Bille Brown Studio, Merivale Street

Professional production

If it weren’t so funny, you’d have to weep. These small-time Chicago losers, planning a heist that never gets off the ground, aren’t very far removed from The Three Stooges, except that here there’s a grim undertone to their feckless plot.

The American Buffalo of the title is a rare US coin, which has been lying unnoticed in a pile of worthless items in Don’s junk shop. And what a junk shop it is! This is a set that outshines (make that out-grunges) even the famous clutter of the share-house in He Died with a Falafel…. It’s designer Bruce McKinven’s masterpiece, but all I could think of was the poor stage manager and crew, whose job it is to make sure all those piles of trash, decaying furniture, stuffed tigers and Matchbox cars are in their right places so that the actors can get their hands on the appropriate piece of pig-sticking equipment without getting lost in the chaos. And when things literally fall apart at the end of the play (you don’t think I’m going to give away the plot, do you?), my heart went out to Anita King and Jodie Roche, of that unsung, nameless, but invaluable tribe of back-stagers, who have to put it all together again six times a week. Even if you don’t like David Mamet’s language, you have to see this play for the set alone. It’s a work of genius.

Don owns the shop, and seems to be the brains (I use the term loosely) behind the enterprise. Russell Kiefel plays him rough-as-guts but heart-of-gold, too generous in his relationships to be a proper crim. At first I was a little disappointed in his physical and emotional restraint, his too-ready acceptance of failure and disappointment, but realised when Teach, the manic wannabe crim who has obviously left home without his Prozac, comes in like a crazed gorilla, that Kiefel needs to hold back to be not a foil but a complement to Hayden Spencer, who revels in this role as if he were born to it.

Spencer here is at his fidgety, illogical, surreal best, like a volcano waiting to go off, and desperate to get this heist going. The plan is to raid the house of the man who bought the coin from Don earlier in the day for $95, so they can get it back and sell it for a fortune. There’s a universal protest underlying this project, that the rich and the canny always manage to out-smart the small and powerless, so Don and Teach’s revenge plan is based on resentment of the way the world works. It’s a futile gesture, and really quite unnecessary, for Don (a) didn’t realise that he had such a valuable coin among the box of pennies and dimes and (b) wouldn’t have a clue how much it was really worth anyway.

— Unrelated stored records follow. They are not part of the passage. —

--- config.mk ---
export PLATFORM = sky130hd
export DESIGN_NAME = hs_dma_gate
export DESIGN_NICKNAME = d
export VERILOG_FILES = /design/src/rtl/hsg_pkg.sv /design/src/rtl/hsg_edge_detect.sv /design/src/rtl/hsg_ctrl.sv /design/src/rtl/hsg_dpath.sv /design/src/rtl/hs_dma_gate.sv
export SDC_FILE = /design/constraint.sdc
export NUM_CORES = 1
export LEC_CHECK = 0
export ABC_AREA = 1
export BUFFER_PORTS_ARGS = -buffer_cell sky130_fd_sc_hd__clkbuf_2
export CELL_PAD_IN_SITES_DETAIL_PLACEMENT = 1
export CELL_PAD_IN_SITES_GLOBAL_PLACEMENT = 2
export CORE_MARGIN = 2
export CORE_UTILIZATION = 34
export DETAILED_ROUTE_END_ITERATION = 12
export PLACE_DENSITY_LB_ADDON = 0.1
export SLEW_MARGIN = 20
export SYNTH_ARGS = -nofsm -noshare
export SYNTH_HDL_FRONTEND = slang
export SYNTH_SLANG_ARGS = --single-unit
--- constraint.sdc ---
create_clock -name clk -period 5.8 [get_ports clk]
set_clock_uncertainty 0.2 [all_clocks]
set_input_delay 0.58 -clock clk [delete_from_list [all_inputs] [get_ports clk]]
set_output_delay 0.58 -clock clk [all_outputs]
set_load 0.03 [all_outputs]
--- src/rtl/hsg_pkg.sv ---
package hsg_pkg;
  typedef struct packed {
    logic clearAll;
    logic incPend;
    logic loadWin;
    logic ackWin;
  } gateStrobe_t;
endpackage

--- src/rtl/hsg_edge_detect.sv ---
module hsg_edge_detect #(
  parameter int SYNC_STAGES = 2
) (
  input  logic clk,
  input  logic rstN,
  input  logic asyncIn,
  output logic rise
);
  logic [SYNC_STAGES:0] chain;

  always_ff @(posedge clk or negedge rstN) begin
    if (!rstN) chain <= '0;
    else       chain <= {chain[SYNC_STAGES-1:0], asyncIn};
  end

  // chain[SYNC_STAGES-1] is the synchronised level, the top bit its previous value
  assign rise = chain[SYNC_STAGES-1] & ~chain[SYNC_STAGES];
endmodule

--- src/rtl/hsg_ctrl.sv ---
module hsg_ctrl
  import hsg_pkg::*;
(
  input  logic        enable,
  input  logic        rise,
  input  logic        dmaReq,
  input  logic        dmaAck,
  input  logic        winOpen,
  input  logic        pendAny,
  output gateStrobe_t strobe,
  output logic        gatedReq
);
  always_comb begin
    strobe.clearAll = ~enable;
    strobe.incPend  = enable & rise;
    strobe.loadWin  = enable & ~winOpen & pendAny;
    strobe.ackWin   = enable & winOpen & dmaReq & dmaAck;
    gatedReq        = enable ? (dmaReq & winOpen) : dmaReq;
  end
endmodule

--- src/rtl/hsg_dpath.sv ---
module hsg_dpath
  import hsg_pkg::*;
#(
  parameter int CNTW = 3,
  parameter int LENW = 8
) (
  input  logic            clk,
  input  logic            rstN,
  input  gateStrobe_t     strobe,
  input  logic            blockMode,
  input  logic [LENW-1:0] blockLen,
  output logic [CNTW-1:0] pendCount,
  output logic            overflow,
  output logic            winOpen,
  output logic            pendAny
);
  localparam logic [CNTW-1:0] PEND_MAX = '1;

  logic [CNTW-1:0] pend;
  logic [LENW-1:0] win;
  logic [LENW-1:0] loadVal;
  logic            pendFull;
  logic            grow;
  logic            shrink;

  assign pendFull = (pend == PEND_MAX);
  assign grow     = strobe.incPend & ~strobe.loadWin;
  assign shrink   = strobe.loadWin & ~strobe.incPend;

  always_comb begin
    if (blockMode && (blockLen != '0)) loadVal = blockLen;
    else                               loadVal = LENW'(1);
  end

  always_ff @(posedge clk or negedge rstN) begin
    if (!rstN) begin
      pend     <= '0;
      win      <= '0;
      overflow <= 1'b0;
    end else if (strobe.clearAll) begin
      pend     <= '0;
      win      <= '0;
      overflow <= 1'b0;
    end else begin
      if (grow && !pendFull) pend <= pend + 1'b1;
      else if (shrink)       pend <= pend - 1'b1;
      if (grow && pendFull)  overflow <= 1'b1;
      if (strobe.loadWin)     win <= loadVal;
      else if (strobe.ackWin) win <= win - 1'b1;
    end
  end

  assign pendCount = pend;
  assign pendAny   = (pend != '0);
  assign winOpen   = (win != '0);
endmodule

--- src/rtl/hs_dma_gate.sv ---
module hs_dma_gate
  import hsg_pkg::*;
#(
  parameter int NCH         = 2,
  parameter int CNTW        = 3,
  parameter int LENW        = 8,
  parameter int SYNC_STAGES = 2
) (
  input  logic                 clk,
  input  logic                 rstN,
  input  logic [NCH-1:0]       hsEnable,
  input  logic [NCH-1:0]       blockMode,
  input  logic [NCH*LENW-1:0]  blockLen,
  input  logic [NCH-1:0]       extReq,
  input  logic [NCH-1:0]       dmaReq,
  input  logic [NCH-1:0]       dmaAck,
  output logic [NCH-1:0]       gatedReq,
  output logic [NCH*CNTW-1:0]  pendCount,
  output logic [NCH-1:0]       overflow
);
  for (genvar c = 0; c < NCH; c++) begin : g_chan
    logic        rise;
    logic        winOpen;
    logic        pendAny;
    gateStrobe_t strobe;

    hsg_edge_detect #(.SYNC_STAGES(SYNC_STAGES)) u_edge (
      .clk(clk), .rstN(rstN), .asyncIn(extReq[c]), .rise(rise)
    );

    hsg_ctrl u_ctrl (
      .enable(hsEnable[c]), .rise(rise), .dmaReq(dmaReq[c]), .dmaAck(dmaAck[c]),
      .winOpen(winOpen), .pendAny(pendAny), .strobe(strobe), .gatedReq(gatedReq[c])
    );

    hsg_dpath #(.CNTW(CNTW), .LENW(LENW)) u_dpath (
      .clk(clk), .rstN(rstN), .strobe(strobe), .blockMode(blockMode[c]),
      .blockLen(blockLen[c*LENW +: LENW]), .pendCount(pendCount[c*CNTW +: CNTW]),
      .overflow(overflow[c]), .winOpen(winOpen), .pendAny(pendAny)
    );
  end
endmodule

And then there’s the strange younger man Bobby, who is some kind of protégé of Don’s, but is even more clueless than the others. His own scam, to get back at all of them, goes terribly wrong, and he ends up with a hospitalising crack on the ear when Teach finally loses it, and without the easy money he thought would come his way.

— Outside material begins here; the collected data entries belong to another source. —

`src/rtl/phc_pkg.sv`:
```
package phc_pkg;
   typedef enum logic {
      RATE_SLOW = 1'b0,
      RATE_FAST = 1'b1
   } rate_e;

   typedef enum logic {
      WIN_IDLE = 1'b0,
      WIN_OPEN = 1'b1
   } win_state_e;
endpackage

```
`src/rtl/phc_sync_edge.sv`:
```
module phc_sync_edge #(
   parameter int STAGES = 2
) (
   input  logic clk,
   input  logic rst_n,
   input  logic din,
   output logic rise
);
   logic [STAGES-1:0] chain;
   logic              last_q;

   if (STAGES < 1) begin : g_bad_stages
      $error("phc_sync_edge: STAGES must be at least 1");
   end

   if (STAGES == 1) begin : g_single
      always_ff @(posedge clk or negedge rst_n) begin
         if (!rst_n) chain <= '0;
         else        chain <= din;
      end
   end else begin : g_multi
      always_ff @(posedge clk or negedge rst_n) begin
         if (!rst_n) chain <= '0;
         else        chain <= {chain[STAGES-2:0], din};
      end
   end

   always_ff @(posedge clk or negedge rst_n) begin
      if (!rst_n) last_q <= 1'b0;
      else        last_q <= chain[STAGES-1];
   end

   assign rise = chain[STAGES-1] & ~last_q;
endmodule

```
`src/rtl/phc_prescaler.sv`:
```
module phc_prescaler
   import phc_pkg::*;
#(
   parameter int DIV_LO = 40,
   parameter int DIV_HI = 80
) (
   input  logic clk,
   input  logic rst_n,
   input  logic rate_sel,
   output logic tick
);
   localparam int PCW = $clog2(DIV_HI);

   logic [PCW-1:0] pc;
   logic [PCW-1:0] limit;

   if (DIV_LO < 2 || DIV_HI <= DIV_LO) begin : g_bad_div
      $error("phc_prescaler: need 2 <= DIV_LO < DIV_HI");
   end

   assign limit = (rate_e'(rate_sel) == RATE_FAST) ? PCW'(DIV_HI - 1) : PCW'(DIV_LO - 1);
   assign tick  = (pc >= limit);

   always_ff @(posedge clk or negedge rst_n) begin
      if (!rst_n)    pc <= '0;
      else if (tick) pc <= '0;
      else           pc <= pc + 1'b1;
   end


   pc_bound_chk: assert property (@(posedge clk) disable iff (!rst_n)
      pc <= PCW'(DIV_HI - 1));


   tick_restart_chk: assert property (@(posedge clk) disable iff (!rst_n)
      tick |=> (pc == '0));
endmodule

```
`src/rtl/phc_window.sv`:
```
module phc_window
   import phc_pkg::*;
#(
   parameter int CW = 16
) (
   input  logic          clk,
   input  logic          rst_n,
   input  logic          tick,
   input  logic          ref_rise,
   output logic          done,
   output logic [CW-1:0] result
);
   localparam logic [CW-1:0] FULL = '1;

   win_state_e    state;
   logic [CW-1:0] cnt;

   function automatic logic [CW-1:0] sat_inc(input logic [CW-1:0] v);
      return (v == FULL) ? v : v + 1'b1;
   endfunction

   assign done   = (state == WIN_OPEN) && ref_rise;
   assign result = sat_inc(cnt);

   always_ff @(posedge clk or negedge rst_n) begin
      if (!rst_n) begin
         state <= WIN_IDLE;
         cnt   <= '0;
      end else if (state == WIN_IDLE) begin
         if (tick) begin
            state <= WIN_OPEN;
            cnt   <= '0;
         end
      end else if (ref_rise) begin
         state <= WIN_IDLE;
         cnt   <= '0;
      end else begin
         cnt <= sat_inc(cnt);
      end
   end


   open_hold_chk: assert property (@(posedge clk) disable iff (!rst_n)
      (state == WIN_OPEN && !ref_rise) |=> (state == WIN_OPEN));


   sat_hold_chk: assert property (@(posedge clk) disable iff (!rst_n)
      (state == WIN_OPEN && !ref_rise && cnt == FULL) |=> (cnt == FULL));
endmodule

```
`src/rtl/phc_batch.sv`:
```
module phc_batch #(
   parameter int CW     = 16,
   parameter int MSEL_W = 2
) (
   input  logic              clk,
   input  logic              rst_n,
   input  logic              done,
   input  logic [CW-1:0]     result,
   input  logic [MSEL_W-1:0] meas_sel,
   output logic              load,
   output logic [CW-1:0]     load_val
);
   localparam int NSEL  = 1 << MSEL_W;
   localparam int MAX_M = 1 << (NSEL - 1);
   localparam int MCW   = $clog2(MAX_M) + 1;

   logic [CW-1:0]  acc;
   logic [MCW-1:0] mcount;
   logic [MCW-1:0] mc_next;
   logic [MCW-1:0] m_target;
   logic           last_one;

   function automatic logic [CW-1:0] sat_add(input logic [CW-1:0] a, input logic [CW-1:0] b);
      logic [CW:0] s;
      s = {1'b0, a} + {1'b0, b};
      return s[CW] ? {CW{1'b1}} : s[CW-1:0];
   endfunction

   assign mc_next  = mcount + 1'b1;
   assign m_target = MCW'(1) << meas_sel;
   assign last_one = (mc_next >= m_target);
   assign load_val = sat_add(acc, result);
   assign load     = done && last_one;

   always_ff @(posedge clk or negedge rst_n) begin
      if (!rst_n) begin
         acc    <= '0;
         mcount <= '0;
      end else if (done) begin
         if (last_one) begin
            acc    <= '0;
            mcount <= '0;
         end else begin
            acc    <= load_val;
            mcount <= mc_next;
         end
      end
   end


   mcount_bound_chk: assert property (@(posedge clk) disable iff (!rst_n)
      mcount < MCW'(MAX_M));


   restart_after_load_chk: assert property (@(posedge clk) disable iff (!rst_n)
      load |=> (mcount == '0 && acc == '0));
endmodule

```
`src/rtl/phc_shifter.sv`:
```
module phc_shifter #(
   parameter int CW = 16
) (
   input  logic          clk,
   input  logic          rst_n,
   input  logic          load,
   input  logic [CW-1:0] load_val,
   input  logic          sclk_rise,
   output logic          irq,
   output logic          sdo
);
   localparam int BW = $clog2(CW + 1);
   localparam logic [BW-1:0] LASTB = BW'(CW - 1);

   logic [CW-1:0] shreg;
   logic [BW-1:0] nbits;

   always_ff @(posedge clk or negedge rst_n) begin
      if (!rst_n) begin
         shreg <= '0;
         nbits <= '0;
         irq   <= 1'b0;
      end else if (irq) begin
         if (sclk_rise) begin
            shreg <= {shreg[CW-2:0], 1'b0};
            nbits <= nbits + 1'b1;
            if (nbits == LASTB) irq <= 1'b0;
         end
      end else if (load) begin
         shreg <= load_val;
         nbits <= '0;
         irq   <= 1'b1;
      end
   end

   assign sdo = shreg[CW-1];


   irq_fall_chk: assert property (@(posedge clk) disable iff (!rst_n)
      $fell(irq) |-> ($past(nbits) == LASTB && $past(sclk_rise)));


   irq_rise_chk: assert property (@(posedge clk) disable iff (!rst_n)
      $rose(irq) |-> (nbits == '0 && $past(load)));


   busy_hold_chk: assert property (@(posedge clk) disable iff (!rst_n)
      (irq && load && !sclk_rise) |=> ($stable(shreg) && irq));


   idle_clk_chk: assert property (@(posedge clk) disable iff (!rst_n)
      (!irq && !load) |=> ($stable(shreg) && !irq));
endmodule

```
`src/rtl/phase_serial_counter.sv`:
```
module phase_serial_counter #(
   parameter int CW          = 16,
   parameter int DIV_LO      = 40,
   parameter int DIV_HI      = 80,
   parameter int MSEL_W      = 2,
   parameter int SYNC_STAGES = 2
) (
   input  logic              clk,
   input  logic              rst_n,
   input  logic              ref_in,
   input  logic              rate_sel,
   input  logic [MSEL_W-1:0] meas_sel,
   input  logic              sclk,
   output logic              irq,
   output logic              sdo
);
   if (CW != 16 && CW != 20 && CW != 24) begin : g_bad_cw
      $error("phase_serial_counter: CW must be 16, 20 or 24");
   end
   if (MSEL_W < 1 || MSEL_W > 3) begin : g_bad_msel
      $error("phase_serial_counter: MSEL_W must be 1 to 3");
   end

   logic          tick;
   logic          ref_rise;
   logic          sclk_rise;
   logic          done;
   logic [CW-1:0] result;
   logic          load;
   logic [CW-1:0] load_val;

   phc_sync_edge #(.STAGES(SYNC_STAGES)) u_ref_sync (
      .clk(clk), .rst_n(rst_n), .din(ref_in), .rise(ref_rise));

   phc_sync_edge #(.STAGES(SYNC_STAGES)) u_sclk_sync (
      .clk(clk), .rst_n(rst_n), .din(sclk), .rise(sclk_rise));

   phc_prescaler #(.DIV_LO(DIV_LO), .DIV_HI(DIV_HI)) u_presc (
      .clk(clk), .rst_n(rst_n), .rate_sel(rate_sel), .tick(tick));

   phc_window #(.CW(CW)) u_win (
      .clk(clk), .rst_n(rst_n), .tick(tick), .ref_rise(ref_rise),
      .done(done), .result(result));

   phc_batch #(.CW(CW), .MSEL_W(MSEL_W)) u_batch (
      .clk(clk), .rst_n(rst_n), .done(done), .result(result),
      .meas_sel(meas_sel), .load(load), .load_val(load_val));

   phc_shifter #(.CW(CW)) u_shift (
      .clk(clk), .rst_n(rst_n), .load(load), .load_val(load_val),
      .sclk_rise(sclk_rise), .irq(irq), .sdo(sdo));


   reset_quiet_chk: assert property (@(posedge clk) disable iff (!rst_n)
      $rose(rst_n) |-> (!irq && !sdo));
endmodule

```
`config.mk`:
```
export PLATFORM = sky130hd
export DESIGN_NAME = phase_serial_counter
export DESIGN_NICKNAME = d
export VERILOG_FILES = /design/src/rtl/phc_pkg.sv /design/src/rtl/phc_sync_edge.sv /design/src/rtl/phc_prescaler.sv /design/src/rtl/phc_window.sv /design/src/rtl/phc_batch.sv /design/src/rtl/phc_shifter.sv /design/src/rtl/phase_serial_counter.sv
export SDC_FILE = /design/constraint.sdc
export NUM_CORES = 1
export LEC_CHECK = 0
export BUFFER_PORTS_ARGS = -buffer_cell sky130_fd_sc_hd__buf_2
export CORE_MARGIN = 10
export CORE_UTILIZATION = 55
export CTS_CLUSTER_DIAMETER = 120
export CTS_CLUSTER_SIZE = 12
export DETAILED_ROUTE_END_ITERATION = 7
export GPL_ROUTABILITY_DRIVEN = 0
export HOLD_SLACK_MARGIN = 0.03
export PLACE_DENSITY = 0.72
export SLEW_MARGIN = 40
export SYNTH_ARGS = -nofsm -noshare
export SYNTH_HDL_FRONTEND = slang
export SYNTH_SLANG_ARGS = --single-unit
```
`constraint.sdc`:
```
create_clock -name clk -period 5.25 [get_ports clk]
set_input_delay 0.525 -clock clk [delete_from_list [all_inputs] [get_ports clk]]
set_output_delay 0.525 -clock clk [all_outputs]
set_load 0.02 [all_outputs]
```
==> After elaboration in Yosys (flattened, before gate mapping) <==
Cells that the tools add are included.
{ "op_classes": {"n_addsub": 5, "mul": 0, "div_mod_pow": 0, "magnitude_cmp": 2, "eq_ne": 3, "shift": 1, "mux": 22, "bitwise": 4, "n_reduce_logical": 5} }
{ "ops": {"columns": ["op", "n"], "rows": [
  ["$mux W16", 9],
  ["$add A16 B16 Y17", 1],
  ["$add A16 B1 Y16 const B", 1],
  ["$eq A16 B16 Y1 const B", 1],
  ["$mux W5", 3],
  ["$mux W7", 2],
  ["$add A7 B1 Y7 const B", 1],
  ["$ge A7 B7 Y1", 1],
  ["$mux W1", 7],
  ["$add A5 B1 Y5 const B", 1],
  ["$eq A5 B4 Y1 const B", 1],
  ["$add A4 B1 Y4 const B", 1],
  ["$ge A4 B4 Y1", 1],
  ["$mux W4", 1],
  ["$reduce_bool A2 Y1", 2],
  ["$shl A1 B2 Y4 const A", 1],
  ["$and A1 B1 Y1", 2],
  ["$logic_and A1 B1 Y1", 2],
  ["$ne A2 B2 Y1 const B", 1],
  ["$not A1 Y1", 2],
  ["$reduce_and A2 Y1", 1]
]} }
{ "totals": {"reg_bits": 72, "latchBits": 0, "ramBits": 0, "mem_bits_ro": 0, "in_bits": 7, "out_inout_bits": 2, "elab_cells": 54, "n_memories": 0} }

==> Longest topological paths before layout <==
{ "logic_depth": {"depth_word": 6, "mapped_depth": 16, "mapped_depth_nobuf": 13} }

==> Hierarchy <==
From an unflattened synthesis, not the netlist that was laid out.
{ "hier_totals": {"cells_unflattened": 521, "area_unflattened_um2": 4780.8} }
{ "modules_own_cells": {"columns": ["mod", "n_inst", "cells_per_inst", "area_each_um2", "seq_area_each_um2"], "rows": [
  ["phc_batch", 1, 215, 1840.5, 500.5],
  ["phc_window", 1, 147, 1239.9, 425.4],
  ["phc_shifter", 1, 104, 1083.5, 550.5],
  ["phc_prescaler", 1, 47, 439.2, 175.2],
  ["phc_sync_edge", 2, 4, 88.8, 75.1]
]} }

==> Least setup slack after synthesis <==
OpenSTA, ideal clock, no wires.
{ "synth_timing": {"path_type": "register to register", "from": "reg u_win.cnt[10]", "to": "reg u_batch.acc[15]", "setup_ns": 0.147, "t_arrival_ns": 3.099, "required_time_ns": 5.103, "setup_slack_ns": 2.005, "path_stages_with_launch": 15, "n_path_buf": 2, "synth_period_minus_slack_ns": 3.245, "cell_sequence": "dfrtp_1 > buf_2 > nand4_1 > or2_2 > o21ai_1 > nor2_1 > xor2_1 > ha_1 > clkbuf_1 > a21oi_2 > o211ai_1 > a21oi_1 > or3b_1 > o311ai_0 > a211oi_1"} }
{ "synth_between": {"elab_chain_cells": 5, "word_cells_on_any_way": 6, "cone_classes": "add/sub (2); eq/ne (1); mux (3)"} }
{ "synth_lines": {"columns": ["item", "line_no", "source"], "rows": [
  ["start, declared", "phc_window.sv:16", "logic [CW-1:0] cnt;"],
  ["start signal, assigned", "phc_window.sv:38", "cnt <= sat_inc(cnt);"],
  ["$add A16 B1 Y16 / $eq A16 B16 Y1 (equally long branches)", "phc_window.sv:19", "return (v == FULL) ? v : v + 1'b1;"],
  ["$mux W16 *", "phc_window.sv:19", null],
  ["$add A16 B16 Y17 *", "phc_batch.sv:25", "s = {1'b0, a} + {1'b0, b};"],
  ["$mux W16 *", "phc_batch.sv:26", "return s[CW] ? {CW{1'b1}} : s[CW-1:0];"],
  ["$mux W16 *", "phc_batch.sv:40", "if (last_one) begin"],
  ["end signal, assigned", "phc_batch.sv:44", "acc <= load_val;"],
  ["end, declared", "phc_batch.sv:17", "logic [CW-1:0] acc;"]
]} }
Mark *: on every way between the ends. The rest lies on a longest branch, timed or not.
A chain may end at the register's enable or synchronous reset.

==> Worst setup path in the final report <==
Same ends and word-level chain as after synthesis.

==> summary.md <==
| Metric | Value |
|---|---|
| Buf/Inv on CP | `0` |
| WL per Instance | `15.84 um` |
| Mapped Avg Cell Area | `8.731 um^2` |
| H-tree Lvls | `3` |
| Ant diodes | `0` |
| Place WS | `1.466 ns` |
| Initial antenna violation count | `0` |
| CP max stage delay | `0.49 ns` |
| Largest net degree at the start of global routing | `73` |
| Type of origin of the critical path | `register` |
| DR iter-0 viols | `227` |
| # resized after CTS | `0` |
| R2r setup slk | `1.43 ns` |
| FF/Latch Area | `between 0.0015 and 0.002 mm^2` |
| DRC Markers | `0` |
| Synth area leaders | `dfrtp_1, ha_1, o21ai_0, nor2_1, a21oi_1` |
| Clock Latency Late Sink | `0.34 ns` |
| Reg-to-Reg Start | `u_win.cnt[10]` |
| Worst Slack Setup Final | `approximately 1.4 ns` |
| Placement Rows | `32` |
| Final hold violation count | `0` |
| Unrepaired setup endpoints after global routing | `no` |
| Logic depth of the worst path, buffers included | `12` |
| Core area | `0.007807 mm^2` |
| Multi-input combinational cell area | `0.002482 mm^2` |
| Worst-path cell chain | `nand4_1, or2_2, o21ai_1, nor2_1, xor2_1, ha_1, a21oi_2, o211ai_1, a21oi_1, or3b_1, o311ai_0, a211oi_1` |
| Vias/cell | `between 5 and 6` |
| CP arrival | `4.01 ns` |
| Most frequent cells in the layout | `dfrtp_1, nor2_1, o21ai_0` |
| Total CTS buffers | `9` |
| Post-synthesis sequential area ratio | `0.4054` |
| Status | `finished clean` |
| Power density over cell area | `between 500 and 600 mW/mm^2` |
| CTS Sinks | `72` |
| Layout area overhead | `7.601%` |
| R2r worst-path depth | `12` |
| Worst path slowest cell | `dfrtp_1` |
| Post-route ant nets | `0` |
| Die ar. | `roughly 0.012 mm^2` |
| Maximum vdd drop | `around 0.26 mV` |
| Pre-Repair DR Iteration Count | `5` |
| Syn Inst Count | `509` |
| Layout cells sized above 1 | `0.07602` |
| Fmax | `261.8 MHz` |
| R2R Path End | `u_batch.acc[15]` |
| Cell Area, Synth | `about 0.0044 mm^2` |
| Root Buffer | `clkbuf_8` |
| Commonest non-fill, non-tap cell in the layout | `dfrtp_1` |
| Final global-route overflow total | `0` |
| Die width | `109.9 um` |
| Detail Placement HPWL | `about 7.1 mm` |
| Yosys warning count | `0` |
| Die height | `109.9 um` |
| Hold_buf cts | `0` |
| Vias in the first global route | `3521` |
| Measured slew at the worst slew-check pin | `0.8187 ns` |
| Synth area leader | `dfrtp_1` |
| CP Class | `register to register` |
| Port Buf Inserts | `8` |
| Leak | `0.002109 uW` |
| CTS tree | `yes` |
| Post-synth ARST share | `1.000` |
| Maxcap violations | `0` |
| Setup bufs post-CTS | `0` |
| Synth unique cells | `60` |
| First-pass GRT wire length | `16.91 mm` |
| Worst Setup End Kind | `register` |
| IO Pins | `9` |
| Setup TNS | `0 ns` |
| Total Nets Final | `544` |
| Worst path top cell family by delay | `compound AO/OA/AOI/OAI gates` |
| WL final | `9.741 mm` |
| Synth top area share | `0.4054` |
| Via Count | `3621` |
| Fin. max-slew vios | `0` |
| Total track usage | `0.1734` |
| Clock transition at path regs | `approximately 0.08 ns` |
| Design area | `0.004782 mm^2` |
| CTS Buffer Depth | `2` |
| Synthesized Nets | `545` |
| Final Skew | `~0.0074 ns` |
| Ys flop type | `dfrtp_1` |
| Min Tclk post-route | `3.820 ns` |
| Worst min-delay path category | `input port to asynchronous set/reset pin` |
| DP Area | `0.004537 mm^2` |
| Synthesis-stage register bit count | `72` |
| Tcrit/Tclk final | `0.7276` |
| Initial core utilization | `0.5692` |
| Worst Path Required | `approximately 5.4 ns` |
| Final setup vio count | `0` |
| Max-slew headroom | `0.4542` |
| Post-synth EDFFs | `0` |
| Layout filler cell count | `699` |
| Final core occ | `0.6125` |
| CP max FO | `9` |
## per-layer routing
layer | track usage | vias up | part of all wire
li1 | - | 1805 | -
met1 | 0.2384 | 1730 | 0.48
met3 | 0.02633 | 7 | 0.045
met2 | 0.2731 | 79 | 0.47
met5 | 0 | - | 0
met4 | 0.05669 | 0 | 0.0086
## worst register-to-register path: cells and delay by family, from the launching register on
kind	cells	cell delay [ns]
adder cells (fa/ha/maj)	1	0.41
flip-flops	1	0.49
AND/OR/NAND/NOR	4	1.02
XOR/XNOR	1	0.19
AO/OA/AOI/OAI	6	1.56
## sequential cells by signal, indices dropped and copies added (netlist names)
signal and cells:
u_batch.acc 16, u_batch.mcount 4, u_presc.pc 7, u_ref_sync.chain 2, u_ref_sync.last_q 1, u_sclk_sync.chain 2
u_sclk_sync.last_q 1, u_shift.irq 1, u_shift.nbits 5, u_shift.shreg 16, u_win.cnt 16, u_win.state 1
## through the flow
stage	power, uW	hold slack [ns]	instances
finish	2564	0.1975	615
global route	2781	0.2355	615
CTS	2565	0.2140	615
detailed placement	2022	0.3347	599
global placement	1985	0.3335	599
floorplan	1746	0.2294	509
## Yosys cell counts, drive strengths merged (2+ instances only)
library cell  count
a221oi            2
ha               28
nand2b            8
and4              2
a21oi            41
nand2            48
a21boi            2
buf               7
o31ai             3
clkbuf           15
nand3b            2
o211ai            3
a31oi            10
nand4             7
xnor2            16
and2              3
nand3            17
xor2             18
o21ai            60
and3              4
o21a              3
inv              17
a21o              3
a311oi            2
dfrtp            72
nor3             11
nor4              2
a211oi            7
nor2             63
a22o              3
or3              12
or2               5
## how the worst max path moves through the flow
stage | start | endpoint | slack, ns
after global routing | u_win.cnt[2] | u_shift.shreg[10] | 1.10
after global placement | u_win.cnt[10] | u_batch.acc[15] | 1.50
after detailed placement | u_win.cnt[10] | u_batch.acc[15] | 1.47
after floorplan | u_win.cnt[10] | u_batch.acc[15] | 2.00
final | u_win.cnt[10] | u_batch.acc[15] | 1.43
after CTS | u_win.cnt[10] | u_batch.acc[15] | 1.44
## cell type report
cell class	count	share of cell area
Clock inverter	5	0.02172
Clock buffer	11	0.02957
Multi-Input combinational cell	398	0.5191
Tap cell	102	0.02669
Sequential cell	72	0.3768
Inverter	17	0.01334
Timing Repair Buffer	10	0.01282
## report_power, final
| group | leakage [uW] | switching, uW | internal, uW | total, uW |
|---|---|---|---|---|
| registers | 0.000896 | 163 | 750 | 913 |
| logic | 0.00109 | 700 | 418 | 1120 |
| clock network | 0.000124 | 205 | 329 | 533 |
| total | 0.00211 | 1070 | 1500 | 2560 |
## kinds of logic after synthesis
kind of cell | Yosys count | share of synthesized area
AND/OR/NAND/NOR | 187 | 0.2055
AO/OA/AOI/OAI | 147 | 0.1999
flip-flops | 72 | 0.4054
buffers and inverters | 39 | 0.03660
XOR/XNOR | 34 | 0.06700
adder cells (fa/ha/maj) | 29 | 0.08333
multiplexers | 1 | 0.002252
Power figures use the tool's default switching activity.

The twists of the plot don’t really matter, any more than the mind-numbing irrationality of their argument, which leave the audience bewildered – although it had me helpless with laughter and disbelief, for had he been born into another social class, Teach would have made a brilliant defence lawyer, baffling his hearers with logic so irrefutable that they wouldn’t have time to realise that it made no sense.

It’s a superb play, a simple fable of natural injustice taken by David Mamet into realms of glory. The pace, once the actors got over their first-night hesitancy, was a cracker, rushing along physically and verbally so fast that the audience never had time to get bored or wonder what was happening, because the Alice in Wonderland logic makes its own internal sense. The language, of course, you have to be prepared for, because these are uneducated people who communicate only in profanity, and through their inarticulateness create a world which only they can inhabit.

If you’re looking for an underlying theme, I suppose it has to be about male communication, friendship and loyalty, and what can happen when any of those break down and the participants have nothing to fall back on. That’s where Russell Keel’s stolid unemotional presence is essential, to provide a firm base for the other two’s crazed behaviour, and Kiefel shows his own integrity as an actor by holding back from the temptation to upstage Hayden Spencer. And Anthony Standish, in his QTC debut performance as the sad street kid Bobby, is a knock-out. I hope we see a lot more of him in the future.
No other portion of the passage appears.